维度：含 subject_consistency，background_consistency，aesthetic_quality，imaging_quality，temporal_style，overall_consistency，human_action，temporal_flickering，motion_smoothness，dynamic_degree。不含需提供 auxiliary_info 的维（如 object_class、color、spatial_relationship）。

采样伪代码（参考官方）

下面伪代码与 Standard 的读取侧逻辑对齐：按维度循环、将视频保存到对应子目录，并对 temporal_flickering 使用更大的采样数。

import os

# 评测读取侧的目录映射（见 ais_bench/third_party/vbench/__init__.py）
dim_to_subdir = {
    "background_consistency": "scene",
    "aesthetic_quality": "overall_consistency",
    "imaging_quality": "overall_consistency",
    "motion_smoothness": "subject_consistency",
    "dynamic_degree": "subject_consistency",
}

dimension_list = [
    "subject_consistency", "background_consistency", "aesthetic_quality", "imaging_quality",
    "object_class", "multiple_objects", "color", "spatial_relationship", "scene",
    "temporal_style", "overall_consistency", "human_action", "temporal_flickering",
    "motion_smoothness", "dynamic_degree", "appearance_style",
]

if args.seed is not None:
    torch.manual_seed(args.seed)

for dimension in dimension_list:
    prompt_file = f"ais_bench/third_party/vbench/prompts/prompts_per_dimension/{dimension}.txt"
    with open(prompt_file, "r") as f:
        prompt_list = [line.strip() for line in f if line.strip()]

    n = 25 if dimension == "temporal_flickering" else 5

    subdir = dim_to_subdir.get(dimension, dimension)
    save_dir = os.path.join(args.save_path, subdir)
    os.makedirs(save_dir, exist_ok=True)

    for prompt in prompt_list:
        for index in range(n):
            video = sample_func(prompt, index)
            save_path = os.path.join(save_dir, f"{prompt}-{index}.mp4")
            torchvision.io.write_video(save_path, video, fps=8)

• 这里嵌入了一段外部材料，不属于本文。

## flow/config.mk

```make
export PLATFORM = sky130hd
export DESIGN_NAME = archon_top
export DESIGN_NICKNAME = archon_top
export VERILOG_FILES = /design/flow/design.v
export SDC_FILE = /design/flow/constraint.sdc
export NUM_CORES = 4
export LEC_CHECK = 0
export CAP_MARGIN = 20
export CORE_MARGIN = 2
export CORE_UTILIZATION = 59
export SLEW_MARGIN = 20
```

## flow/constraint.sdc

```tcl
create_clock -name core_clock -period 9.88 [get_ports {clk}]
set_input_delay 1.9760 -clock core_clock [delete_from_list [all_inputs] [get_ports {clk}]]
set_output_delay 1.9760 -clock core_clock [all_outputs]
set_load 0.01 [all_outputs]
```
==> inputs of 07-05 <==
==> flow/design.v <==
module multiplier
  (
   input                     clk,
   input                     rst,
   input                     en,
   input [BITS-1:0]          data_a,
   input [BITS-1:0]          data_b,
   output reg [(BITS*2)-1:0] result,
   output                    done
   );
   parameter BITS = 16;
   localparam STATE_IDLE     = 0;
   localparam STATE_MULTIPLY = 1;
   reg                    state;
   reg [$clog2(BITS)-1:0] mul_counter;
   reg [BITS-1:0]         data_a_reg;
   reg [(BITS*2)-1:0]     data_b_reg;
   assign done = (STATE_IDLE == state) && !en;
   always @ (posedge clk) begin
      case (state)
         STATE_IDLE: begin
            if (en) begin
               mul_counter <= 0;
               data_a_reg <= data_a;
               data_b_reg <= { {BITS{1'b0}}, data_b };
               result <= 0;
               state <= STATE_MULTIPLY;
            end
         end
         STATE_MULTIPLY: begin
            if (mul_counter == BITS - 1) begin
               state <= STATE_IDLE;
            end else begin
               mul_counter <= mul_counter + 1;
            end
            data_a_reg <= data_a_reg >> 1;
            data_b_reg <= data_b_reg << 1;
            if (data_a_reg[0]) begin
               result <= result + data_b_reg;
            end
         end
      endcase
      if (rst) begin
         state <= STATE_IDLE;
      end
   end
endmodule
module divider
  (
   input                 clk,
   input                 rst,
   input                 en,
   input [BITS-1:0]      dividend,
   input [BITS-1:0]      divisor,
   output reg [BITS-1:0] quotient,
   output [BITS-1:0]     remainder,
   output                done
   );
   parameter BITS = 16;
   localparam STATE_IDLE   = 0;
   localparam STATE_DIVIDE = 1;
   reg                    state;
   reg [$clog2(BITS)-1:0] div_counter;
   reg [(BITS-1)*2:0]     dividend_reg;
   reg [(BITS-1)*2:0]     divisor_reg;
   assign done = (STATE_IDLE == state) && !en;
   assign remainder = dividend_reg[BITS-1:0];
   always @ (posedge clk) begin
      case (state)
        STATE_IDLE: begin
           if (en) begin
              div_counter <= 0;
              dividend_reg <= { {BITS-1{1'b0}}, dividend };
              divisor_reg <= { divisor, {BITS-1{1'b0}} };
              quotient <= 0;
              state <= STATE_DIVIDE;
           end
        end
        STATE_DIVIDE: begin
           if (div_counter == BITS - 1) begin
              state <= STATE_IDLE;
           end else begin
              div_counter <= div_counter + 1;
           end
           divisor_reg <= divisor_reg >> 1;
           if (dividend_reg < divisor_reg) begin
              quotient <= quotient << 1;
           end else begin
              quotient <= (quotient << 1) | 1'b1;
              dividend_reg <= dividend_reg - divisor_reg;
           end
        end
      endcase
      if (rst) begin
         state <= STATE_IDLE;
      end
   end
endmodule
module processor
  (
   input                        clk,
   input                        rst,
   input                        boot_done,
   output reg [11:0]            status_digits,
   output reg                   halted,
   output reg [16-1:0]  instr_ptr,
   input                        instr_valid,
   input [32-1:0]      cur_instr,
   output reg                   cache_wr_en,
   output reg [16-1:0]  cache_wr_addr,
   output reg [16-1:0]  cache_wr_data,
   input                        cache_wr_done,
   output reg                   cache_rd_en,
   output reg [16-1:0]  cache_rd_addr,
   input [16-1:0]       cache_rd_data,
   input                        cache_rd_done,
   input                        pixel_wr_done,
   output reg                   pixel_en,
   output reg [7:0]             pixel_rgb,
   output reg [7:0]             pixel_x,
   output reg [7:0]             pixel_y,
   input [16-1:0]       rnd,
   output reg                   ms_time_rst,
   input [16-1:0]       ms_time,
   input [142-1:0] buf_inputs
   );
   reg [16-1:0]  registers [16-1:0];
   reg                   overflow_flag;
   reg                   carry_flag;
   reg                   zero_flag;
   reg                   sign_flag;
   wire [7:0]            opcode = cur_instr[31:24];
   wire [7:0]            arg1 = cur_instr[23:16];
   wire [7:0]            arg2 = cur_instr[15:8];
   wire [3:0]            reg1 = arg1[3:0];
   wire [3:0]            reg2 = arg2[3:0];
   wire [16-1:0] dest = registers[reg1];
   wire [16-1:0] src  = registers[reg2];
   wire [15:0]           argA = cur_instr[23:8];
   wire [15:0]           argB = cur_instr[15:0];
   wire signed [16-1:0] signed_dest = dest;
   reg [3:0]             load_reg;
   reg                       multiply_en;
   reg [16-1:0]      multiply_data_a;
   reg [16-1:0]      multiply_data_b;
   wire [(16*2)-1:0] multiply_result;
   wire                      multiply_done;
   multiplier #(.BITS(16)) multiplier_
     (
      .clk(clk),
      .rst(rst),
      .en(multiply_en),
      .data_a(multiply_data_a),
      .data_b(multiply_data_b),
      .result(multiply_result),
      .done(multiply_done)
      );
   reg                   divide_en;
   reg [16-1:0]  dividend;
   reg [16-1:0]  divisor;
   wire [16-1:0] quotient;
   wire [16-1:0] remainder;
   wire                  divide_done;
   divider #(.BITS(16)) divider_
     (
      .clk(clk),
      .rst(rst),
      .en(divide_en),
      .dividend(dividend),
      .divisor(divisor),
      .quotient(quotient),
      .remainder(remainder),
      .done(divide_done)
      );
   localparam [3:0] STATE_PRE_BOOT   = 0;
   localparam [3:0] STATE_HALT       = 1;
   localparam [3:0] STATE_EXECUTING  = 2;
   localparam [3:0] STATE_WR_WAIT    = 3;
   localparam [3:0] STATE_PIXEL_WAIT = 4;
   localparam [3:0] STATE_RD_WAIT    = 5;
   localparam [3:0] STATE_RET_WAIT   = 6;
   localparam [3:0] STATE_MULTIPLY   = 7;
   localparam [3:0] STATE_DIVIDE     = 8;
   reg [3:0]            state;
   always @ (posedge clk) begin
      cache_wr_en <= 0;
      cache_rd_en <= 0;
      pixel_en <= 0;
      multiply_en <= 0;
      divide_en <= 0;
      ms_time_rst <= 0;
      case (state)
        STATE_PRE_BOOT: begin
           if (boot_done) begin
              state <= STATE_EXECUTING;
           end
        end
        STATE_HALT: begin
           halted <= 1;
        end
        STATE_EXECUTING: begin
           halted <= 0;
           if (instr_valid) begin
              execute();
           end
        end
        STATE_WR_WAIT: begin
           if (cache_wr_done) begin
              state <= STATE_EXECUTING;
           end
        end
        STATE_PIXEL_WAIT: begin
           if (pixel_wr_done) begin
              state <= STATE_EXECUTING;
           end
        end
        STATE_RD_WAIT: begin
           if (cache_rd_done) begin
              registers[load_reg] <= cache_rd_data;
              state <= STATE_EXECUTING;
           end
        end
        STATE_RET_WAIT: begin
           if (cache_rd_done) begin
              instr_ptr <= cache_rd_data + 32 / 8;
              state <= STATE_EXECUTING;
           end
        end
        STATE_MULTIPLY: begin
           if (multiply_done) begin
              registers[load_reg] <= multiply_result[16-1:0];
              state <= STATE_EXECUTING;
           end
        end
        STATE_DIVIDE: begin
           if (divide_done) begin
              registers[load_reg] <= quotient;
              state <= STATE_EXECUTING;
           end
        end
      endcase
      if (rst) begin
         state <= STATE_PRE_BOOT;
         status_digits <= 0;
         halted <= 0;
         instr_ptr <= 0;
         cache_wr_en <= 0;
         cache_rd_en <= 0;
         pixel_en <= 0;
         pixel_rgb <= 0;
         ms_time_rst <= 0;
         multiply_en <= 0;
         divide_en <= 0;
         overflow_flag <= 0;
         carry_flag <= 0;
         zero_flag <= 0;
         sign_flag <= 0;
      end
   end
   task execute;
      reg [16:0] result;
      begin
         result = 0;
         instr_ptr <= instr_ptr + 32 / 8;
         case (opcode)
           8'h00: begin
           end
           8'h01: begin
              registers[reg1] <= buf_inputs[src];
           end
           8'h02: begin
              if (cache_wr_done) begin
                 push(instr_ptr);
                 instr_ptr <= argA;
              end else begin
                 instr_ptr <= instr_ptr;
              end
           end
           8'h03: begin
              if (cache_rd_done) begin
                 pop();
                 registers[4'b0] <= registers[4'b0] - arg1 - 16 / 8;
                 state <= STATE_RET_WAIT;
              end else begin
                 instr_ptr <= instr_ptr;
              end
           end
           8'h04: begin
              if (cache_rd_done) begin
                 read(src);
              end else begin
                 instr_ptr <= instr_ptr;
              end
           end
           8'h05: begin
              if (cache_rd_done) begin
                 read(argB);
              end else begin
                 instr_ptr <= instr_ptr;
              end
           end
           8'h06: begin
              registers[reg1] <= src;
           end
           8'h07: begin
              registers[reg1] <= argB;
           end
           8'h08: begin
              if (cache_wr_done) begin
                 push(dest);
              end else begin
                 instr_ptr <= instr_ptr;
              end
           end
           8'h09: begin
              if (cache_rd_done) begin
                 pop();
              end else begin
                 instr_ptr <= instr_ptr;
              end
           end
           8'h0A: begin
              result = dest + src;
              registers[reg1] <= result[16-1:0];
           end
           8'h0B: begin
              result = dest - src;
              registers[reg1] <= result[16-1:0];
           end
           8'h0C: begin
              if (multiply_done) begin
                 multiply_en <= 1;
                 multiply_data_a <= dest;
                 multiply_data_b <= src;
                 state <= STATE_MULTIPLY;
                 load_reg <= reg1;
              end else begin
                 instr_ptr <= instr_ptr;
              end
           end
           8'h0D: begin
              if (divide_done) begin
                 divide_en <= 1;
                 dividend <= dest;
                 divisor <= src;
                 state <= STATE_DIVIDE;
                 load_reg <= reg1;
              end else begin
                 instr_ptr <= instr_ptr;
              end
           end
           8'h0E: begin
              registers[reg1] <= dest & src;
           end
           8'h0F: begin
              registers[reg1] <= dest | src;
           end
           8'h10: begin
              registers[reg1] <= dest ^ src;
           end
           8'h11: begin
              registers[reg1] <= dest << src;
           end
           8'h12: begin
              registers[reg1] <= signed_dest >>> src;
           end
           8'h13: begin
              registers[reg1] <= dest >> src;
           end
           8'h14: begin
              result = dest - src;
           end
           8'h15: begin
              result = { 1'b0, dest & src };
           end
           8'h16: begin
              pixel_rgb <= dest[7:0];
           end
           8'h17: begin
              if (pixel_wr_done) begin
                 pixel_en <= 1;
                 pixel_x <= dest[7:0];
                 pixel_y <= src[7:0];
                 state <= STATE_PIXEL_WAIT;
              end else begin
                 instr_ptr <= instr_ptr;
              end
           end
           8'h18: begin
              if (cache_wr_done) begin
                 write(dest, src);
              end else begin
                 instr_ptr <= instr_ptr;
              end
           end
           8'h19: begin
              if (cache_wr_done) begin
                 write(dest, argB);
              end else begin
                 instr_ptr <= instr_ptr;
              end
           end
           8'h1A: begin
              registers[reg1] <= ms_time;
           end
           8'h1B: begin
              ms_time_rst <= 1;
           end
           8'h1C: begin
              registers[reg1] <= rnd;
           end
           8'h30: begin
              instr_ptr <= dest;
           end
           8'h31: begin
              instr_ptr <= argA;
           end
           8'h32: begin
              if (zero_flag) begin
                 instr_ptr <= argA;
              end
           end
           8'h33: begin
              if (!zero_flag) begin
                 instr_ptr <= argA;
              end
           end
           8'h34: begin
              if (!zero_flag && sign_flag == overflow_flag) begin
                 instr_ptr <= argA;
              end
           end
           8'h35: begin
              if (sign_flag == overflow_flag) begin
                 instr_ptr <= argA;
              end
           end
           8'h36: begin
              if (!carry_flag && !zero_flag) begin
                 instr_ptr <= argA;
              end
           end
           8'h37: begin
              if (!carry_flag) begin
                 instr_ptr <= argA;
              end
           end
           8'h38: begin
              if (sign_flag != overflow_flag) begin
                 instr_ptr <= argA;
              end
           end
           8'h39: begin
              if (sign_flag != overflow_flag || zero_flag) begin
                 instr_ptr <= argA;
              end
           end
           8'h3A: begin
              if (carry_flag) begin
                 instr_ptr <= argA;
              end
           end
           8'h3B: begin
              if (carry_flag || zero_flag) begin
                 instr_ptr <= argA;
              end
           end
           8'h3C: begin
              if (overflow_flag) begin
                 instr_ptr <= argA;
              end
           end
           8'h3D: begin
              if (!overflow_flag) begin
                 instr_ptr <= argA;
              end
           end
           8'h3E: begin
              if (sign_flag) begin
                 instr_ptr <= argA;
              end
           end
           8'h3F: begin
              if (!sign_flag) begin
                 instr_ptr <= argA;
              end
           end
           default: begin
              status_digits <= 12'h700 | opcode;
              state <= STATE_HALT;
           end
         endcase
         if (8'h14 == opcode || 8'h15 == opcode ||
             8'h0A == opcode || 8'h0B == opcode) begin
            set_flags(result);
         end else begin
            clear_flags();
         end
      end
   endtask
   task write;
      input [16-1:0] data;
      input [16-1:0] addr;
      begin
         cache_wr_en <= 1;
         cache_wr_addr <= addr;
         cache_wr_data <= data;
         state <= STATE_WR_WAIT;
      end
   endtask
   task read;
      input [16-1:0] addr;
      begin
         load_reg <= reg1;
         cache_rd_en <= 1;
         cache_rd_addr <= addr;
         state <= STATE_RD_WAIT;
      end
   endtask
   task push;
      input [16-1:0] push_data;
      reg [16-1:0]   new_stack_ptr;
      begin
         new_stack_ptr = registers[4'b0] + 16 / 8;
         write(push_data, new_stack_ptr);
         registers[4'b0] <= new_stack_ptr;
      end
   endtask
   task pop;
      reg [16-1:0] stack_ptr;
      begin
         stack_ptr = registers[4'b0];
         read(stack_ptr);
         registers[4'b0] <= stack_ptr - 2;
      end
   endtask;
   task set_flags;
      input [16:0] result;
      begin
         if (8'h0A == opcode) begin
            overflow_flag <= (dest[16-1] &
                              src[16-1] &
                              ~result[16-1]) |
                             (~dest[16-1] &
                              ~src[16-1] &
                              result[16-1]);            
         end else if (8'h0B == opcode || 8'h14 == opcode) begin
            overflow_flag <= (dest[16-1] &
                              ~src[16-1] &
                              ~result[16-1]) |
                             (~dest[16-1] &
                              src[16-1] &
                              result[16-1]);
         end else begin
            overflow_flag <= 0;
         end
         carry_flag <= result[16];
         zero_flag <= (0 == result[16-1:0]);
         sign_flag <= result[16-1];
      end
   endtask
   task clear_flags;
      begin
         overflow_flag <= 0;
         carry_flag <= 0;
         zero_flag <= 0;
         sign_flag <= 0;
      end
   endtask
endmodule
==> flow/run.sh <==
#!/bin/bash
# the make line also repeats each setting of config.mk as NAME=value (left out here)
make -C /OpenROAD-flow-scripts/flow DESIGN_CONFIG=/design/flow/config.mk WORK_HOME=/design/flow/orfs CLKGATE_MAP_FILE= finish
==> flow/config.mk <==
export PLATFORM = sky130hd
export DESIGN_NAME = processor
export DESIGN_NICKNAME = processor
export VERILOG_FILES = /design/flow/design.v
export SDC_FILE = /design/flow/constraint.sdc
export NUM_CORES = 4
export LEC_CHECK = 0
export CAP_MARGIN = 20
export CORE_MARGIN = 2
export CORE_UTILIZATION = 58
export PLACE_DENSITY = 0.6
export SLEW_MARGIN = 20
==> flow/constraint.sdc <==
create_clock -name core_clock -period 7.08 [get_ports {clk}]
set_input_delay 1.4160 -clock core_clock [delete_from_list [all_inputs] [get_ports {clk}]]
set_output_delay 1.4160 -clock core_clock [all_outputs]
set_load 0.01 [all_outputs]
==> inputs of 08-19, as changes to 07-05 <==
Settings changed: CORE_UTILIZATION 58 to 64, CTS_CLUSTER_SIZE set to 40.
==> flow/constraint.sdc (replaced) <==
create_clock -name core_clock -period 5.22 [get_ports {clk}]
set_input_delay 1.0440 -clock core_clock [delete_from_list [all_inputs] [get_ports {clk}]]
set_output_delay 1.0440 -clock core_clock [all_outputs]
set_load 0.01 [all_outputs]
==> inputs of 09-24, as changes to 07-05 <==
Settings changed: CORE_UTILIZATION 58 to 40.
==> flow/constraint.sdc (replaced) <==
create_clock -name core_clock -period 7.52 [get_ports {clk}]
set_input_delay 1.5040 -clock core_clock [delete_from_list [all_inputs] [get_ports {clk}]]
set_output_delay 1.5040 -clock core_clock [all_outputs]
set_load 0.01 [all_outputs]
==> summary of the runs <==
09-24 finished with timing, DRC and antenna clean. 08-19 never finished: it broke off in global routing. 07-05 completed without violations.
In sequential cell count, 07-05 and 09-24 do not differ.
In cell area, 07-05 and 09-24 hardly differ.
In 07-05 the utilization is higher than in 09-24, by 22 points.
Final cell count: 09-24 is larger than 07-05 (about 7%).
Of 07-05 and 09-24, 07-05 has the higher via count (gap about 10%, measured against 09-24).
Die size, highest first: 09-24, 07-05, 08-19.
Between 07-05 and 09-24, the lower combinational power is in 09-24 (gap about 16%, measured against 09-24).
In area after synthesis, 07-05 and 09-24 do not differ.
Of 07-05 and 09-24, 07-05 has the higher sequential power (gap about 6%, measured against 09-24).
No activity file was given, so power comes from the tool's default toggle rates.
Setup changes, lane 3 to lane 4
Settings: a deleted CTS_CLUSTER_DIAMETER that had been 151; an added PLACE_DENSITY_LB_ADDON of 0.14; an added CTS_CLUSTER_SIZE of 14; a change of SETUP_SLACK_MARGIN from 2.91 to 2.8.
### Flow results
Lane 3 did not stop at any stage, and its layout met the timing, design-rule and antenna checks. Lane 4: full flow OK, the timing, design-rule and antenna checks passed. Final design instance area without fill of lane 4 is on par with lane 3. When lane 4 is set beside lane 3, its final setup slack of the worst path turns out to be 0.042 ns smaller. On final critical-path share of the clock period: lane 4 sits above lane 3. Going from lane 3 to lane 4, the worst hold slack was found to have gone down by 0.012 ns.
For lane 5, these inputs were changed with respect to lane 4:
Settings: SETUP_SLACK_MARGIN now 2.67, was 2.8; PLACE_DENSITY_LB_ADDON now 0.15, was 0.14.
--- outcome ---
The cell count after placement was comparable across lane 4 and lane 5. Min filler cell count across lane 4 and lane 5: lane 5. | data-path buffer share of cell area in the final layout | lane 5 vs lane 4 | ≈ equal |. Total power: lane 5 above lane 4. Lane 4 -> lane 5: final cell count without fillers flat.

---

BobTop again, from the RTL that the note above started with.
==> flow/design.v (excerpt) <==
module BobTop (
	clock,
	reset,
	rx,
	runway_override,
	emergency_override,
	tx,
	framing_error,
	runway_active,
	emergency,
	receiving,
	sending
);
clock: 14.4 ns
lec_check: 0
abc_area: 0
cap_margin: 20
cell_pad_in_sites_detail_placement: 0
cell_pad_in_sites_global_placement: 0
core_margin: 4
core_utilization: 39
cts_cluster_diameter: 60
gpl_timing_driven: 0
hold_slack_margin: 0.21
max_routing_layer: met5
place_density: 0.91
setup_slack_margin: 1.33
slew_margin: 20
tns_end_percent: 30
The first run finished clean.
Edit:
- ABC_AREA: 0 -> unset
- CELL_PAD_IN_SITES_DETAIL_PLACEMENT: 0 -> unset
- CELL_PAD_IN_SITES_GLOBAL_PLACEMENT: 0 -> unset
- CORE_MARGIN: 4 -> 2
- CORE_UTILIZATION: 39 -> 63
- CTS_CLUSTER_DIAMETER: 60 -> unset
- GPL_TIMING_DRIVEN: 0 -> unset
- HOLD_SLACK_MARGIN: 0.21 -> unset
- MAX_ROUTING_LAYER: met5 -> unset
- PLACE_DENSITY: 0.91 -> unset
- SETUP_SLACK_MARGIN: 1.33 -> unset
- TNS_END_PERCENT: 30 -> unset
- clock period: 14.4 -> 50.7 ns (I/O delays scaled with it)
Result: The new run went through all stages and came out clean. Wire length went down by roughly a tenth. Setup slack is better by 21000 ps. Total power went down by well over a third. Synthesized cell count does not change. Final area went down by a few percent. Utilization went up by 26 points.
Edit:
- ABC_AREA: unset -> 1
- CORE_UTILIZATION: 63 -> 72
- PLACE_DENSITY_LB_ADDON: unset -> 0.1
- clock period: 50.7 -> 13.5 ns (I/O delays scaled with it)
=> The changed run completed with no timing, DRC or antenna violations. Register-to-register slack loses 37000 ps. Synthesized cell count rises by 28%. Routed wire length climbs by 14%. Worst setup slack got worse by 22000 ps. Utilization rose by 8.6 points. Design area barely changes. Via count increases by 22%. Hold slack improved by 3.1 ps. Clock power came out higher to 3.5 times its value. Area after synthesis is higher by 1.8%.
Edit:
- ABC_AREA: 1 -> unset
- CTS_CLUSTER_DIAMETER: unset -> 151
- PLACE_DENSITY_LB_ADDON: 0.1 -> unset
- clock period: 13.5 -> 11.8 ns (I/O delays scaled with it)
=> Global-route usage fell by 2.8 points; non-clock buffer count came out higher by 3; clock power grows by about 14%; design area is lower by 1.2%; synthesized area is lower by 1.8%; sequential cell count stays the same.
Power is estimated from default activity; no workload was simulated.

sample_func 表示将你的生成模型接到 prompt 上并得到视频的函数。

格式要求

Standard 模式

文件名：{prompt}-{i}.mp4，其中 {prompt} 为 VBench_full_info.json 中的 prompt_en，i 为 0～4。
扩展名：.mp4，.gif，.jpg，.png。

Custom 模式（更宽松）

方式一：文件名携带 prompt：get_prompt_from_filename 从 {xxx}.mp4 或 {xxx}-0.mp4 解析出 xxx。
方式二：提供 prompt_file（JSON：{video_path: prompt}），可不遵守文件名约定。